Ask HN: How do you organize libs and repos you like? - tehwebguy

I&#x27;ve now starred 148 repos on Github, which is probably nothing compared to some people but it&#x27;s still a lot to hunt through when I am looking for something.<p>Anyone have a good way to re-find utilities or libraries when you need them later?
======
subsection1h
I have a personal wiki that's powered by Org mode. My wiki has more than 2,000
documents, including many lists of development tools. Before I created a wiki,
I had notes in various file formats and more than 10,000 bookmarks in Firefox.

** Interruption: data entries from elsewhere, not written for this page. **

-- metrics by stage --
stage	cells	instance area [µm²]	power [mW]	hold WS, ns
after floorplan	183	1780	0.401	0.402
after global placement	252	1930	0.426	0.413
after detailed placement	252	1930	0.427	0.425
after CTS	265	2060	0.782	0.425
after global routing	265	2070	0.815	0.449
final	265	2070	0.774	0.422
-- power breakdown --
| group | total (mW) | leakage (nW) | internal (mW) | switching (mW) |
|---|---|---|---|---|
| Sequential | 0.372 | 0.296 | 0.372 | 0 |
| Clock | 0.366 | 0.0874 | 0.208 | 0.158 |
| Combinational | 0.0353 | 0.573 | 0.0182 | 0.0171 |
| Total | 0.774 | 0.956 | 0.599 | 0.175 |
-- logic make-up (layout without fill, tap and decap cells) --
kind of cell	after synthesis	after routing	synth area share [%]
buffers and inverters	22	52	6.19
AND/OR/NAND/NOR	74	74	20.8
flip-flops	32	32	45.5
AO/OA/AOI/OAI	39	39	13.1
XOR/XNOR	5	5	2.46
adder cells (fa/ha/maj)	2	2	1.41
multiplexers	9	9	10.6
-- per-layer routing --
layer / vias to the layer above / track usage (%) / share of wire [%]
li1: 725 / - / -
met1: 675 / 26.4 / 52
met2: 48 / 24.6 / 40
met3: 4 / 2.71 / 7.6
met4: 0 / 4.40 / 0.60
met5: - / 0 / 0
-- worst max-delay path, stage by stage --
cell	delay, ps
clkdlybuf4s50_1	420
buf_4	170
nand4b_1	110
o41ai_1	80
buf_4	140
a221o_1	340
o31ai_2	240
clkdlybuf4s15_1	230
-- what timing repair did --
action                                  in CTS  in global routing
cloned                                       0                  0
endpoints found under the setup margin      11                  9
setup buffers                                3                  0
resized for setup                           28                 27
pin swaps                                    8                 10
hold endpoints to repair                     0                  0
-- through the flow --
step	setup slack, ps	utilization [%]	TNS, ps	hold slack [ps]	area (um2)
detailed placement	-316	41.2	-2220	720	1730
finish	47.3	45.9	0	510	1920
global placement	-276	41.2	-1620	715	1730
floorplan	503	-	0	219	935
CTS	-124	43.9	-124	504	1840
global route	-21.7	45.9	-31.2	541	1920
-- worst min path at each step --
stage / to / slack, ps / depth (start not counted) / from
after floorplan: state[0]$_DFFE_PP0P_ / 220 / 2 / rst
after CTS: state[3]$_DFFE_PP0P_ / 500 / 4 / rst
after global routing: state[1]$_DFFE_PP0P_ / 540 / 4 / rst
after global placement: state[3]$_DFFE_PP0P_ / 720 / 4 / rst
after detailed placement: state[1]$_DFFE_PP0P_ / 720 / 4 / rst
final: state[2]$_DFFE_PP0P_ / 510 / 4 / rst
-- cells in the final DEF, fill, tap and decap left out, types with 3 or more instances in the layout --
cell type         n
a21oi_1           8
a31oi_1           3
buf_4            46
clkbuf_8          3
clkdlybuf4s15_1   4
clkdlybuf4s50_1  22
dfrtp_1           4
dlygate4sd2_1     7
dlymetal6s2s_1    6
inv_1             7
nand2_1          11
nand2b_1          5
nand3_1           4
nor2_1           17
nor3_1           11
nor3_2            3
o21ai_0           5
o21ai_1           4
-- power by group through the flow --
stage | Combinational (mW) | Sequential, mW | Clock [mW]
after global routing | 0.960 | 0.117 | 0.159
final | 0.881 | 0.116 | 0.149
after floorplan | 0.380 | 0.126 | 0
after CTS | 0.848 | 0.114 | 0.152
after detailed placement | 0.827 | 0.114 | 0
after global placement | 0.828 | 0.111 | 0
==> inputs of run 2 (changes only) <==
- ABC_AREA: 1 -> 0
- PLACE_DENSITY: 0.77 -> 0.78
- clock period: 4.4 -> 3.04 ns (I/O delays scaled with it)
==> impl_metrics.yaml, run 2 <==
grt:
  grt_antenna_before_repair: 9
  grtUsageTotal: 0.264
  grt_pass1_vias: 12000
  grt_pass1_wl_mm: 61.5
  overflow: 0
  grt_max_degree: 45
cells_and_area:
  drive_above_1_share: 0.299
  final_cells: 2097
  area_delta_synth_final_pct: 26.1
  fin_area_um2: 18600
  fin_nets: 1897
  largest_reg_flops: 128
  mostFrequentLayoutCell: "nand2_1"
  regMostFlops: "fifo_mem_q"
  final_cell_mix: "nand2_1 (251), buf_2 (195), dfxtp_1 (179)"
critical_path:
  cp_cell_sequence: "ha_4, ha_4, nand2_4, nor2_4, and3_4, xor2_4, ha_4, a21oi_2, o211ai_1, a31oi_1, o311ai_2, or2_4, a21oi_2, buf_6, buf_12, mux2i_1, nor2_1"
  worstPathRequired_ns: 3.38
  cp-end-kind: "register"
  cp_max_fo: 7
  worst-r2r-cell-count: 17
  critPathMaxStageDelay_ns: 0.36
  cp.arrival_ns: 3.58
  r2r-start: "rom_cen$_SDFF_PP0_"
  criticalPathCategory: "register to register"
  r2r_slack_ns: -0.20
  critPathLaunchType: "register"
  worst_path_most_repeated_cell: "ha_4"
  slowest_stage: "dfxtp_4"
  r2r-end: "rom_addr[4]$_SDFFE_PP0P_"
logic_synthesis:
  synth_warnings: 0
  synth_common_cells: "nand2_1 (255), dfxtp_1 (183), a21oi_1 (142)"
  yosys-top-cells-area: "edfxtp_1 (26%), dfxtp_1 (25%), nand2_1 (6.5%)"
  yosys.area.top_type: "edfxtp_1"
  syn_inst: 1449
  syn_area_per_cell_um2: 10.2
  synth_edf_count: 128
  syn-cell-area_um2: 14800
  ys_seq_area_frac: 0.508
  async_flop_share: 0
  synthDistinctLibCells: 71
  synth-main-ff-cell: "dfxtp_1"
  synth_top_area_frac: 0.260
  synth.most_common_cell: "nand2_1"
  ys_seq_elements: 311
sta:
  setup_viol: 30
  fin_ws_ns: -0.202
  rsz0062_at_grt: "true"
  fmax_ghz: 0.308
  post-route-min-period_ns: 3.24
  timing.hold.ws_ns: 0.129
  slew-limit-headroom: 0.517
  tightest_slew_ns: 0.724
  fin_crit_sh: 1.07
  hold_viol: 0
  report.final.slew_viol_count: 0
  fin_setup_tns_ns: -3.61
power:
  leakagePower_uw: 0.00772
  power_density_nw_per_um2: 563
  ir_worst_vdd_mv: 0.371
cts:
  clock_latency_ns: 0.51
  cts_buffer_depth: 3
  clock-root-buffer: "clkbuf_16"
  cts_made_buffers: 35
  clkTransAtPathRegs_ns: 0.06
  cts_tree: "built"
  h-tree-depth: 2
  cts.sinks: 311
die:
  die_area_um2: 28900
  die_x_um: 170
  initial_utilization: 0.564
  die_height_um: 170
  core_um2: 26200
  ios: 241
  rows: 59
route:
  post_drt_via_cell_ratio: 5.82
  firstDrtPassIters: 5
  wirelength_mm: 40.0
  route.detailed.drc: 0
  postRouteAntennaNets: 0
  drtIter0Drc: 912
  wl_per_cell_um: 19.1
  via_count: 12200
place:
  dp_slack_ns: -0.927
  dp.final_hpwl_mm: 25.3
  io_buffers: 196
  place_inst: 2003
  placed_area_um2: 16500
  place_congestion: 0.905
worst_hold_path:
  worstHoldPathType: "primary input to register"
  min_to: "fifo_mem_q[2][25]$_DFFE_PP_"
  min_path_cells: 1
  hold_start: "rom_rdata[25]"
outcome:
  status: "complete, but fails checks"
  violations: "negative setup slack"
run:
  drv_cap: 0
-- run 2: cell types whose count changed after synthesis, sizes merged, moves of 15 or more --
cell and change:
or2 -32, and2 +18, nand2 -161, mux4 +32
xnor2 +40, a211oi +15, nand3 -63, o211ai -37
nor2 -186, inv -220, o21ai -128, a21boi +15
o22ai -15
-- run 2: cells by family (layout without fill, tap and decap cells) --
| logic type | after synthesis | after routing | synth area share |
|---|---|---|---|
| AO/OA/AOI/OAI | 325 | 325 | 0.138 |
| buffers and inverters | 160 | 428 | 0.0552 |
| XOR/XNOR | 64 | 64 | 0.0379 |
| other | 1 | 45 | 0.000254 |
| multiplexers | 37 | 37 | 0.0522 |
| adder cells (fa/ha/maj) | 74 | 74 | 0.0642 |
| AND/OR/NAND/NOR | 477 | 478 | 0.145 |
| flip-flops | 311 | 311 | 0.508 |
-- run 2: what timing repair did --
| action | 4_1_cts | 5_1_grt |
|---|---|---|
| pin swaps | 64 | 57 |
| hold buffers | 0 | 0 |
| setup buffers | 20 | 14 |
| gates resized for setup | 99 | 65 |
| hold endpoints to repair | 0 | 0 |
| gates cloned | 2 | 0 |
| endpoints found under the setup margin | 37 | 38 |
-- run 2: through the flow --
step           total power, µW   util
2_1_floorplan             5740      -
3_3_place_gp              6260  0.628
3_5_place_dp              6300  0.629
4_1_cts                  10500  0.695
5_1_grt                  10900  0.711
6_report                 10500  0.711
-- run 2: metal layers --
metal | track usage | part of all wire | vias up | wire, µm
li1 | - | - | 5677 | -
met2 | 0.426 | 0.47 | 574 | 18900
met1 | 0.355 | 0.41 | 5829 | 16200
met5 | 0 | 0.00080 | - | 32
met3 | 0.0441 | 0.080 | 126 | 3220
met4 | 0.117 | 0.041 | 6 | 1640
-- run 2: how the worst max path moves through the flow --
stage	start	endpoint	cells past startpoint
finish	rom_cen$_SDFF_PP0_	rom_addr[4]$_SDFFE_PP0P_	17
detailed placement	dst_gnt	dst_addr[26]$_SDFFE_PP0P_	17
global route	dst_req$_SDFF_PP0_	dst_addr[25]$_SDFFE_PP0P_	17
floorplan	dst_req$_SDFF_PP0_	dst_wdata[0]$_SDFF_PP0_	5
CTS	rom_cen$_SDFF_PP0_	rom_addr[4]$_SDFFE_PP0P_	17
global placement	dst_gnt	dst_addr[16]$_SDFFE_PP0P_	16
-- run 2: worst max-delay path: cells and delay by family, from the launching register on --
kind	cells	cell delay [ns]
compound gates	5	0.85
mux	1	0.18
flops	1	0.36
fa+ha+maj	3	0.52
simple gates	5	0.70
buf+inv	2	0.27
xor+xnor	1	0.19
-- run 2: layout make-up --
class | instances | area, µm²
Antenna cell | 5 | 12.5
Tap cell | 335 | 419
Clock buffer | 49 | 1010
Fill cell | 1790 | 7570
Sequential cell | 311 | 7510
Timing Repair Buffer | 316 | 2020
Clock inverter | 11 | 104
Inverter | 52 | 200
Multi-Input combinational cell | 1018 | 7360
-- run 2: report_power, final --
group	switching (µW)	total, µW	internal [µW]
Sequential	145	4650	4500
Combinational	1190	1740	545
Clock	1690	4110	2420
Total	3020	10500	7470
===== src/rtl/vec_sched_pkg.sv =====
`default_nettype none
// +----------------------------------------------------------------------------+
// | Module      : vec_sched_pkg                                                |
// | Description : Shared types and width helpers for the vector stream         |
// |               scheduler (FSM state encoding, tdest / beat counter widths). |
// | Ports       : none (package)                                               |
// | Revision    : 1.0 - initial release                                        |
// +----------------------------------------------------------------------------+
package vec_sched_pkg;

   typedef enum logic [0:0] {
      ST_IDLE = 1'b0,
      ST_SEND = 1'b1
   } state_t;

   // Width of a source index; a single source still needs one bit.
   function automatic int dest_width(input int num_src);
      return (num_src > 1) ? $clog2(num_src) : 1;
   endfunction

   // Width of the beat counter; a one-beat packet still needs one bit.
   function automatic int cnt_width(input int beats);
      return (beats > 1) ? $clog2(beats) : 1;
   endfunction

endpackage
`default_nettype wire


===== src/rtl/vec_stream_scheduler_rr_arbiter.sv =====
`default_nettype none
// +----------------------------------------------------------------------------+
// | Module      : rr_arbiter                                                   |
// | Description : Combinational round-robin pick. Returns the first asserted   |
// |               request searching upward from last_grant+1 with wrap.        |
// | Ports       : req        - request vector                                  |
// |               last_grant - index granted most recently                     |
// |               grant_idx  - winning index (valid when any_req)              |
// |               any_req    - at least one request asserted                   |
// | Revision    : 1.0 - initial release                                        |
// +----------------------------------------------------------------------------+
module rr_arbiter
   import vec_sched_pkg::*;
#(
   parameter int NUM_SRC = 4,
   parameter int IDX_W   = dest_width(NUM_SRC)
) (
   input  logic [NUM_SRC-1:0] req,
   input  logic [IDX_W-1:0]   last_grant,
   output logic [IDX_W-1:0]   grant_idx,
   output logic               any_req
);

   logic [IDX_W-1:0] w_cand;

   // Walk offsets 1..NUM_SRC so last_grant itself is examined last.
   always_comb begin
      grant_idx = '0;
      any_req   = 1'b0;
      w_cand    = '0;
      for (int off = 1; off <= NUM_SRC; off++) begin
         w_cand = IDX_W'((int'(last_grant) + off) % NUM_SRC);
         if (!any_req && req[w_cand]) begin
            any_req   = 1'b1;
            grant_idx = w_cand;
         end
      end
   end

endmodule
`default_nettype wire


===== src/rtl/vec_stream_scheduler.sv =====
`default_nettype none
// +----------------------------------------------------------------------------+
// | Module      : vec_stream_scheduler                                         |
// | Description : Round-robin scheduler that accepts one whole vector from one |
// |               of NUM_SRC requesters and serialises it onto an AXI-Stream   |
// |               as VEC_BYTES/AXIS_BYTES beats, tagged with the source index. |
// | Ports       : clk, sresetn (sync, active-low)                              |
// |               req_valid/req_vec/req_ready - per-source vector handshake    |
// |               axis_t*                     - AXI-Stream master             |
// |               busy                        - packet in flight               |
// | Revision    : 1.0 - initial release                                        |
// +----------------------------------------------------------------------------+
module vec_stream_scheduler
   import vec_sched_pkg::*;
#(
   parameter  int NUM_SRC    = 4,
   parameter  int VEC_BYTES  = 4,
   parameter  int AXIS_BYTES = 1,
   parameter  int MSB_FIRST  = 0,
   localparam int DEST_W     = dest_width(NUM_SRC)
) (
   input  logic                           clk,
   input  logic                           sresetn,
   input  logic [NUM_SRC-1:0]             req_valid,
   input  logic [NUM_SRC*VEC_BYTES*8-1:0] req_vec,
   output logic [NUM_SRC-1:0]             req_ready,
   output logic [AXIS_BYTES*8-1:0]        axis_tdata,
   output logic                           axis_tvalid,
   input  logic                           axis_tready,
   output logic                           axis_tlast,
   output logic [AXIS_BYTES-1:0]          axis_tkeep,
   output logic [DEST_W-1:0]              axis_tdest,
   output logic                           busy
);

   localparam int c_VEC_W  = VEC_BYTES * 8;
   localparam int c_BEAT_W = AXIS_BYTES * 8;
   localparam int c_BEATS  = VEC_BYTES / AXIS_BYTES;
   localparam int c_CNT_W  = cnt_width(c_BEATS);
   localparam logic [c_CNT_W-1:0] c_LAST_CNT = c_CNT_W'(c_BEATS - 1);

   generate
      if ((VEC_BYTES % AXIS_BYTES) != 0) begin : g_bad_width
         $error("vec_stream_scheduler: VEC_BYTES must be a multiple of AXIS_BYTES");
      end
   endgenerate

   state_t             r_state;
   state_t             w_state_next;
   logic [c_VEC_W-1:0] r_capture;
   logic [c_CNT_W-1:0] r_cnt;
   logic [DEST_W-1:0]  r_dest;
   logic [DEST_W-1:0]  r_last_grant;
   logic [DEST_W-1:0]  w_grant;
   logic               w_any_req;
   logic               w_accept;
   logic               w_beat_xfer;
   logic               w_last_beat;
   logic [c_CNT_W-1:0] w_beat_idx;

   rr_arbiter #(
      .NUM_SRC (NUM_SRC),
      .IDX_W   (DEST_W)
   ) u_rr_arbiter (
      .req        (req_valid),
      .last_grant (r_last_grant),
      .grant_idx  (w_grant),
      .any_req    (w_any_req)
   );

   assign w_last_beat = (r_cnt == c_LAST_CNT);
   assign w_beat_xfer = axis_tvalid & axis_tready;

   always_ff @(posedge clk) begin
      if (!sresetn) begin
         r_state <= ST_IDLE;
      end else begin
         r_state <= w_state_next;
      end
   end

   // Grant is only offered in IDLE, so a packet can never be re-arbitrated
   // mid-flight. Gating with sresetn keeps req_ready low throughout reset.
   always_comb begin
      w_state_next = r_state;
      req_ready    = '0;
      w_accept     = 1'b0;
      case (r_state)
         ST_IDLE: begin
            if (sresetn && w_any_req) begin
               req_ready[w_grant] = 1'b1;
               w_accept           = 1'b1;
               w_state_next       = ST_SEND;
            end
         end
         ST_SEND: begin
            if (w_beat_xfer && w_last_beat) begin
               w_state_next = ST_IDLE;
            end
         end
         default: w_state_next = ST_IDLE;
      endcase
   end

   always_ff @(posedge clk) begin
      if (!sresetn) begin
         r_cnt        <= '0;
         r_dest       <= '0;
         r_last_grant <= DEST_W'(NUM_SRC - 1);
      end else if (w_accept) begin
         r_cnt        <= '0;
         r_dest       <= w_grant;
         r_last_grant <= w_grant;
      end else if (w_beat_xfer) begin
         r_cnt <= w_last_beat ? '0 : r_cnt + 1'b1;
      end
   end

   // Snapshot of the winner's vector; the source is free to change it after.
   always_ff @(posedge clk) begin
      if (w_accept) begin
         r_capture <= req_vec[w_grant*c_VEC_W +: c_VEC_W];
      end
   end

   assign w_beat_idx  = (MSB_FIRST != 0) ? (c_LAST_CNT - r_cnt) : r_cnt;
   assign axis_tdata  = r_capture[w_beat_idx*c_BEAT_W +: c_BEAT_W];
   assign axis_tvalid = (r_state == ST_SEND);
   assign axis_tlast  = axis_tvalid & w_last_beat;
   assign axis_tkeep  = '1;
   assign axis_tdest  = r_dest;
   assign busy        = (r_state == ST_SEND);

endmodule
`default_nettype wire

One of my greatest regrets in life is not using Org mode sooner for
notetaking. (My life has been uneventful.)

------
edavis
I use Google Bookmarks. Any online bookmarking service would probably work,
though.

Just make sure adding items is as seamless as possible (I use a bookmarklet).
If there's too much friction adding items, you're less likely to do it.

Also, I'll sometimes add certain keywords/phrases in the "notes" field that
match how I anticipate I'll try finding it again.

For example, if a Django app uses redis but only for optional features, I'll
still add "redis" to the "notes" field. In six months when I'm trying to
remember the project, the only thing I may remember is it featured redis in
some capacity. From there, it's pretty easy to find.

------
tzm
Kippt imports Github starred projects and makes them searchable.
[https://kippt.com](https://kippt.com)

------
whichdan
Here's a really bad, but feasible idea: create a git repo with a folder for
each category, and make each starred repo a submodule under a given folder.